DATA UNDER STUDY:
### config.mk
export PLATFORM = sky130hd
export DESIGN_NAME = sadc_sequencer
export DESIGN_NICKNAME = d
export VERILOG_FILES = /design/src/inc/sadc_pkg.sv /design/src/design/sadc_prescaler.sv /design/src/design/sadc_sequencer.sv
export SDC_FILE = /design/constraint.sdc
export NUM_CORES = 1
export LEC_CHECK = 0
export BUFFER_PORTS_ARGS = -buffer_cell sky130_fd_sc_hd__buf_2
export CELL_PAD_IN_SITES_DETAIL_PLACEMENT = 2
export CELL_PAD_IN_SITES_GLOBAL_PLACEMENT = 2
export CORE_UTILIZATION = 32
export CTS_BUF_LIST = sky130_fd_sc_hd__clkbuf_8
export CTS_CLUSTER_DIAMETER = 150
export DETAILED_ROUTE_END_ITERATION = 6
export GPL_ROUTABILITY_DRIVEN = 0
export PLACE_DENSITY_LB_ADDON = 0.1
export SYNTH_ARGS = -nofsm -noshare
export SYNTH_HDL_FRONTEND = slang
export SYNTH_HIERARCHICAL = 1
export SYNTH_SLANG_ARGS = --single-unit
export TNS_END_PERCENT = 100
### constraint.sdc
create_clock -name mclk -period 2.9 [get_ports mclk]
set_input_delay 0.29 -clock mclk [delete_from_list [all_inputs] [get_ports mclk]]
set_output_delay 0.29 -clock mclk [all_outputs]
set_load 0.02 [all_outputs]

---

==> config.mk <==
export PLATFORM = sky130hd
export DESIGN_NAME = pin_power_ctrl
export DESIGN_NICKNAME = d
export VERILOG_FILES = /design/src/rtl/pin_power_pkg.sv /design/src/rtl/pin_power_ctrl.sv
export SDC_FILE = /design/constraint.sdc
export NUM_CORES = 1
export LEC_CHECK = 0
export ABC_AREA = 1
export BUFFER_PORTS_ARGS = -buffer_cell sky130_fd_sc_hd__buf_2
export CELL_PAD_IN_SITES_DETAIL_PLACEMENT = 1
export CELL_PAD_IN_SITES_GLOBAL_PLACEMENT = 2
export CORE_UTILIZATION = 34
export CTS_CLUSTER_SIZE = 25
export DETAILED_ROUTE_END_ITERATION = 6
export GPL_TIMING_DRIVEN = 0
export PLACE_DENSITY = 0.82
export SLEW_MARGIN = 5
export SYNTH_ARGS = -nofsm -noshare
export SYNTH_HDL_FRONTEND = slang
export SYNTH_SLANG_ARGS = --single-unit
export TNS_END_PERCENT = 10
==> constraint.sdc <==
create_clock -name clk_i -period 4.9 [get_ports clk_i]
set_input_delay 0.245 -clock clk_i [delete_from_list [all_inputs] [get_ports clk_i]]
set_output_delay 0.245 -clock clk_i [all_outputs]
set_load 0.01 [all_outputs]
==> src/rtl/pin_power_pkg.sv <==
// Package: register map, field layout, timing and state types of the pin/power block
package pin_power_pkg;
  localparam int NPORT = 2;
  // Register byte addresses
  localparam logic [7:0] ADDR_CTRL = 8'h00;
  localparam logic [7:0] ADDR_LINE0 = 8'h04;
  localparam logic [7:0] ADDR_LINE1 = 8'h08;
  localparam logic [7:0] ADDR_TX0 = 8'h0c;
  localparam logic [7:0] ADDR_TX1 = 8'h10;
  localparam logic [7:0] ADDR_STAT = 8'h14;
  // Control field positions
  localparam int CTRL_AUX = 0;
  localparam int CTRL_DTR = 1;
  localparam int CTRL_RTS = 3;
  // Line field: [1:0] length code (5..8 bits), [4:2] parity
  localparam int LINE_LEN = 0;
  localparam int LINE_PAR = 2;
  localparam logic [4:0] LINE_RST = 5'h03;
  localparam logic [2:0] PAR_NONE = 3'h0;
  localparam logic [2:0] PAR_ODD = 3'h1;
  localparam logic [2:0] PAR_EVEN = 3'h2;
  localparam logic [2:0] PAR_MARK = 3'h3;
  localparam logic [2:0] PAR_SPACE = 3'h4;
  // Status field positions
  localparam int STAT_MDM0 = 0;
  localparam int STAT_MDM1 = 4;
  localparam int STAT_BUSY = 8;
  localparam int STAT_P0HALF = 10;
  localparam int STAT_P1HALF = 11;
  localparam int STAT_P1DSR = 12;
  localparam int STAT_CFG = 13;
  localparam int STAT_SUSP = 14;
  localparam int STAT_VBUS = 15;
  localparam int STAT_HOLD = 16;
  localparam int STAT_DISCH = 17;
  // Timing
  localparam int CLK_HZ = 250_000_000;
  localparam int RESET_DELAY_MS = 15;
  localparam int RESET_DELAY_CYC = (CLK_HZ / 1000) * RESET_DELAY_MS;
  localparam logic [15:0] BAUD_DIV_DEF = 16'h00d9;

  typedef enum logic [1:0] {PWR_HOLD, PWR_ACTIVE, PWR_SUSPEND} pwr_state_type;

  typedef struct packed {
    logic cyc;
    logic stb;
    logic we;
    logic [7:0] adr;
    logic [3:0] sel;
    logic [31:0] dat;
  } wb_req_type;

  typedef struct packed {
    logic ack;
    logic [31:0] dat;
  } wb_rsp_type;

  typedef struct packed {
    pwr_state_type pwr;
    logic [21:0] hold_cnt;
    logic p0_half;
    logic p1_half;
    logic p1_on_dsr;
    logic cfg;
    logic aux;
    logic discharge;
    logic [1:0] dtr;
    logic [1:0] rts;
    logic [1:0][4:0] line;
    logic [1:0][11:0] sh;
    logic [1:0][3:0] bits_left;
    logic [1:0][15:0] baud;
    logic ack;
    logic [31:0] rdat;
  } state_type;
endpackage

TASK DIRECTIONS: One number is the full answer: how many lines of the records include the string "constraint".

FINAL ANSWER: 4